» Data shown:
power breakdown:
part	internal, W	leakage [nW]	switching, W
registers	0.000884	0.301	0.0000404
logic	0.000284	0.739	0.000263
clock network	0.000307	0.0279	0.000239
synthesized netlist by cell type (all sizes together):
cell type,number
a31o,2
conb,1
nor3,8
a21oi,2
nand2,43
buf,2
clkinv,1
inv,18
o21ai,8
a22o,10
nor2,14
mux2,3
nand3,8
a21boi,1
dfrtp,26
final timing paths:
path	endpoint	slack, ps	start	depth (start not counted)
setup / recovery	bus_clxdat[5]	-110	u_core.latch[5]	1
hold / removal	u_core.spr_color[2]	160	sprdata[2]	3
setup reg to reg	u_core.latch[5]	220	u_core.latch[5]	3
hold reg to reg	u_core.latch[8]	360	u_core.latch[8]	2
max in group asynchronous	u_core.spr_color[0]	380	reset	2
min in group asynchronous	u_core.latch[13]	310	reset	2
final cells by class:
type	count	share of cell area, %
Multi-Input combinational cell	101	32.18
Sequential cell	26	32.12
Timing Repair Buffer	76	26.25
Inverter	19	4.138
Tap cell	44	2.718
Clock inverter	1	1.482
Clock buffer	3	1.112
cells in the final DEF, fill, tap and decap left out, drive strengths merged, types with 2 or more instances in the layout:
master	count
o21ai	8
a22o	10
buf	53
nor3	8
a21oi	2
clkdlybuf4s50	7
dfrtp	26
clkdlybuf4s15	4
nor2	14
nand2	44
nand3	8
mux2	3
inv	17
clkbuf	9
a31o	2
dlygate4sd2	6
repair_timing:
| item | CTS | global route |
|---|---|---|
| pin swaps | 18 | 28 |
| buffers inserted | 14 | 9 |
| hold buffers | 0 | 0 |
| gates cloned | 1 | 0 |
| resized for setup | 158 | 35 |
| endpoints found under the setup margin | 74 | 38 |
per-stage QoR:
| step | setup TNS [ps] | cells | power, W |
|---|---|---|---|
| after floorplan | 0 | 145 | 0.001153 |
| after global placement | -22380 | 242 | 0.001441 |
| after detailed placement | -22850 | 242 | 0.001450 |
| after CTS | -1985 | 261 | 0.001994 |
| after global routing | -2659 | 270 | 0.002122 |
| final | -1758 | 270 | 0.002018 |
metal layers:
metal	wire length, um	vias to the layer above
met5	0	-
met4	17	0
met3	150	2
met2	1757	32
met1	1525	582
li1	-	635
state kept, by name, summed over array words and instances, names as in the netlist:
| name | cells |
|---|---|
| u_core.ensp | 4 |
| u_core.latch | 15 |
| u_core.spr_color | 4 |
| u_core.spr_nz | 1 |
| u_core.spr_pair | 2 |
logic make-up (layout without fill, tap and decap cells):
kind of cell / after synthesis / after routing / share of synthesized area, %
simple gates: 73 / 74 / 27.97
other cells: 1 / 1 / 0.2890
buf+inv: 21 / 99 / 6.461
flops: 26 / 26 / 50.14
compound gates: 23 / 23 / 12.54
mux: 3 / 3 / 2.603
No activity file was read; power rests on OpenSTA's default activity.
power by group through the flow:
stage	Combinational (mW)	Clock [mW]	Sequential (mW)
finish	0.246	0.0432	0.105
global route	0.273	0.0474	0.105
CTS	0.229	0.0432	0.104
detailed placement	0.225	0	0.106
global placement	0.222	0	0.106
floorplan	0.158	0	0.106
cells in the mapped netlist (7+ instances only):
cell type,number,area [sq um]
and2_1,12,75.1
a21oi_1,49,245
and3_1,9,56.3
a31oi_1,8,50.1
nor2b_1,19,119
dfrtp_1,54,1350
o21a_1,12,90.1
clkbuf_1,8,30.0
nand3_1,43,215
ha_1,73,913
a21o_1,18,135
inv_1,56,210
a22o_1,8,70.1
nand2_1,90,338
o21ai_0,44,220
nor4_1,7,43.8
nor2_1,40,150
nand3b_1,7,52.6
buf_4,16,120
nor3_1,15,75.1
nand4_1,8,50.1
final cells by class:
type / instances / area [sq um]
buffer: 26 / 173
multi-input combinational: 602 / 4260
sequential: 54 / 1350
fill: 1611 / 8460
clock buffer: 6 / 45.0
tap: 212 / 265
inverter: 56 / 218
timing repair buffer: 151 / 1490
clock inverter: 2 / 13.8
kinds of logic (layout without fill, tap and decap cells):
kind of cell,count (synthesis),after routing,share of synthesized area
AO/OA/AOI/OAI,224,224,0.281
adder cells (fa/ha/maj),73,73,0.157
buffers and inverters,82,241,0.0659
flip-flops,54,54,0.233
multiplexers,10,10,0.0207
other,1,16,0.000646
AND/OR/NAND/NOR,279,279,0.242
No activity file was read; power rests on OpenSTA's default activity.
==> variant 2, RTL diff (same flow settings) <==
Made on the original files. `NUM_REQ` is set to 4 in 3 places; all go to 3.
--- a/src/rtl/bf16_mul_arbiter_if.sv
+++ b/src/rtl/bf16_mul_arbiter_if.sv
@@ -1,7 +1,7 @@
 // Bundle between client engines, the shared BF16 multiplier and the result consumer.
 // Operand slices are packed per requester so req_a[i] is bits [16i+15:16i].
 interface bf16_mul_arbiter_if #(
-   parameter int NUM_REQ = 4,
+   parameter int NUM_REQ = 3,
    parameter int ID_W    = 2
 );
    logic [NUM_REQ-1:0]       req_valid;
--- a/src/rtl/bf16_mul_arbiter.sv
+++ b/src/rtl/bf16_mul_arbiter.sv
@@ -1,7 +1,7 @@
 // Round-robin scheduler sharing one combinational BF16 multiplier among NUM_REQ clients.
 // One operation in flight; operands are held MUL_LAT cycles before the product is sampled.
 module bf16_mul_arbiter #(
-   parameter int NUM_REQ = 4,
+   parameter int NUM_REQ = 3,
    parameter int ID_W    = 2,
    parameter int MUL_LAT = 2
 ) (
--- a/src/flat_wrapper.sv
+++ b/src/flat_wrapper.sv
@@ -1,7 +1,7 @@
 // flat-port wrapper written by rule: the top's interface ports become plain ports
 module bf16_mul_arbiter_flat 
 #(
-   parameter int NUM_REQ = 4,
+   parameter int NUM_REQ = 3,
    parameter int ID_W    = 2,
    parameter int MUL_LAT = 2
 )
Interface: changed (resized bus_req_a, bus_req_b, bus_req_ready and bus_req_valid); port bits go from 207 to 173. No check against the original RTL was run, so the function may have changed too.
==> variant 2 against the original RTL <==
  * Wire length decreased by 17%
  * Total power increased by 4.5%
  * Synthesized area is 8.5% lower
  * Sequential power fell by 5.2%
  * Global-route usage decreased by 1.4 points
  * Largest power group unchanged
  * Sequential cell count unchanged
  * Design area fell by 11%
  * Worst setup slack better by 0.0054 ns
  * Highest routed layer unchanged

...

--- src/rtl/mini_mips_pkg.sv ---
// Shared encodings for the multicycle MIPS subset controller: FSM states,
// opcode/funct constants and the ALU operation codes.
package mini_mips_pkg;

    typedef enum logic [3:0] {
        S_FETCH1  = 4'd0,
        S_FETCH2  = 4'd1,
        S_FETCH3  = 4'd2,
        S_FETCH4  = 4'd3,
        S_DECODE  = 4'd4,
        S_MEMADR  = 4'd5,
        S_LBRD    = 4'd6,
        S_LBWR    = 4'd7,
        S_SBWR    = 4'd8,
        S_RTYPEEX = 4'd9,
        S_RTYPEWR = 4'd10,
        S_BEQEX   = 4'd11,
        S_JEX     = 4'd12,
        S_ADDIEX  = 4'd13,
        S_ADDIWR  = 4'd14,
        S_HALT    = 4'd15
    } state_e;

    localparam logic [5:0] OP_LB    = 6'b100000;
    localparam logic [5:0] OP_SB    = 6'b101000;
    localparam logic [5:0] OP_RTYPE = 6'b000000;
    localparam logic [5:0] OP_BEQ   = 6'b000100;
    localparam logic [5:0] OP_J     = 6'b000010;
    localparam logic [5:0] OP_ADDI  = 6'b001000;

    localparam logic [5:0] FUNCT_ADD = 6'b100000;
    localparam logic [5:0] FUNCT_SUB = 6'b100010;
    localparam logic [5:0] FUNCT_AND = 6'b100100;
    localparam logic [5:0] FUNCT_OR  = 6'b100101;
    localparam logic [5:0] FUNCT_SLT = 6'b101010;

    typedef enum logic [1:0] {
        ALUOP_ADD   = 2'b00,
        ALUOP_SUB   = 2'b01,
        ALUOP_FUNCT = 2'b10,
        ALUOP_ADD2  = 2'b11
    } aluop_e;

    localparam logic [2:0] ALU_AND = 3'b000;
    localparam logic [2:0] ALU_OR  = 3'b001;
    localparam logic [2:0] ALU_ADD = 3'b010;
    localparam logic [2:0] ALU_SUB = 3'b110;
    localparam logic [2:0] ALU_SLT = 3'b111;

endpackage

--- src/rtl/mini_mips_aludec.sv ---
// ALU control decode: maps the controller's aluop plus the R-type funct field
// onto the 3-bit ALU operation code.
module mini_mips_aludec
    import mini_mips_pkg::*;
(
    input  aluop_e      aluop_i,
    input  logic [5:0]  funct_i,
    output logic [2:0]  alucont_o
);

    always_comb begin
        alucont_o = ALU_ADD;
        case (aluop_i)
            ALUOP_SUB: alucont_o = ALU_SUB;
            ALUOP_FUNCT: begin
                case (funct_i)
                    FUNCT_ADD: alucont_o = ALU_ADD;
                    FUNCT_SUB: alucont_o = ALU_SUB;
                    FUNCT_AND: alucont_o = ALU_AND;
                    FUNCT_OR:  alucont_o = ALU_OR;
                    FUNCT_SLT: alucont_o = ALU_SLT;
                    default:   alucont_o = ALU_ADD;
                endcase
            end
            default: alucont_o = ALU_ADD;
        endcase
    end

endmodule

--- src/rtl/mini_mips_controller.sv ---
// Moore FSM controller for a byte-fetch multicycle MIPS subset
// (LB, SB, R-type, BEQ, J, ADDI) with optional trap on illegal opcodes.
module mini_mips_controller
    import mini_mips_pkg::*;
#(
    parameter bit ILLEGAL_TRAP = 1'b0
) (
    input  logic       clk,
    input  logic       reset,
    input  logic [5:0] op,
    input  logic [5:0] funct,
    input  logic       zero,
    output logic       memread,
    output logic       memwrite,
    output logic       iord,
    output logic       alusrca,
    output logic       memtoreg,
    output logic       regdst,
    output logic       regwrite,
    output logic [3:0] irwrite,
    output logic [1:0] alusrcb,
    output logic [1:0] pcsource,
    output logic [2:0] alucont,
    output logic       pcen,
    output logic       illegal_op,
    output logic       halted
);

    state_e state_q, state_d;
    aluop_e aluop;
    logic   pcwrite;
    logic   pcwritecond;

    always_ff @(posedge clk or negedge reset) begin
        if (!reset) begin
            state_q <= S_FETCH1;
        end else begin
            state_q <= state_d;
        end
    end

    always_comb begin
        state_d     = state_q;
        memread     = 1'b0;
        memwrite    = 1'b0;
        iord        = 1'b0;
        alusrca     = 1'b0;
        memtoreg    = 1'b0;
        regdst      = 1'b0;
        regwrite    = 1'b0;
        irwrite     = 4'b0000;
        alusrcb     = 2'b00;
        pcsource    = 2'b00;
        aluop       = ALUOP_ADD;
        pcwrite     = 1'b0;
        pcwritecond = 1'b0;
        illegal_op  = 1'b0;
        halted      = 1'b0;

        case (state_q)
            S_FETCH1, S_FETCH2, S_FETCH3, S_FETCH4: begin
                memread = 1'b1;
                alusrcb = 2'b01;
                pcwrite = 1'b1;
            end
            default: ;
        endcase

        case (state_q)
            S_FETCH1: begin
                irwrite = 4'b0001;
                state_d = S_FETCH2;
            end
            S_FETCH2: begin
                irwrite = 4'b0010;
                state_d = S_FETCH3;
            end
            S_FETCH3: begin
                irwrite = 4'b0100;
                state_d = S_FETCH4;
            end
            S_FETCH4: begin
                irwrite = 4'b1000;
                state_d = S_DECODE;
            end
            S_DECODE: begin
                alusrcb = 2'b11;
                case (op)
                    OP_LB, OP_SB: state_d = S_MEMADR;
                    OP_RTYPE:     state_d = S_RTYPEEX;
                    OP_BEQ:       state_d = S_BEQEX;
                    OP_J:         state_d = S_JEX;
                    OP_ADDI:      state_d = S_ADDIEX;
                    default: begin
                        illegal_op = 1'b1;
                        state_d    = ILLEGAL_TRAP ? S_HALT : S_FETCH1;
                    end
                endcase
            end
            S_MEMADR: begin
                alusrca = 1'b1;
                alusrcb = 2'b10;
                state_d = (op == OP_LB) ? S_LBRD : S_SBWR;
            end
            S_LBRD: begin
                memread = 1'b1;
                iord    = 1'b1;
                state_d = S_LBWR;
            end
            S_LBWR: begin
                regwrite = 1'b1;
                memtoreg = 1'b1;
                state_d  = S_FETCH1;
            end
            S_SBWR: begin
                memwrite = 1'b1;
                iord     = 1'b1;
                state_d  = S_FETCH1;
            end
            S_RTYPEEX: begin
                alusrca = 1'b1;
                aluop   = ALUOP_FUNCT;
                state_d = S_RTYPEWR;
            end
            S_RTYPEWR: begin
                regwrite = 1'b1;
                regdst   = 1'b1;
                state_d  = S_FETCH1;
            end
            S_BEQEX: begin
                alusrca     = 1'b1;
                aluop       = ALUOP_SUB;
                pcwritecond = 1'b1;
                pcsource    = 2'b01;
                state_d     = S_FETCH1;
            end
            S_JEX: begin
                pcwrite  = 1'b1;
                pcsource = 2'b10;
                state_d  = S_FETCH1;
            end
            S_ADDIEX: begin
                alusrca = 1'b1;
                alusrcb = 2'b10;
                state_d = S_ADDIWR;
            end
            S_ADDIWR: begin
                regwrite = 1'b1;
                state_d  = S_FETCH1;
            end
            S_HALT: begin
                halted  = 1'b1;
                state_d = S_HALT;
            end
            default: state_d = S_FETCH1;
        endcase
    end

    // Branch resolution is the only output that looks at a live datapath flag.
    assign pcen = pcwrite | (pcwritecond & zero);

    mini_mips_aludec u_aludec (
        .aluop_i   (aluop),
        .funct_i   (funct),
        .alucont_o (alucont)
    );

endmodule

» Work task: Write out every line from the entries where "layout" appears.

» Output of the exercise:
cells in the final DEF, fill, tap and decap left out, drive strengths merged, types with 2 or more instances in the layout:
logic make-up (layout without fill, tap and decap cells):
kinds of logic (layout without fill, tap and decap cells):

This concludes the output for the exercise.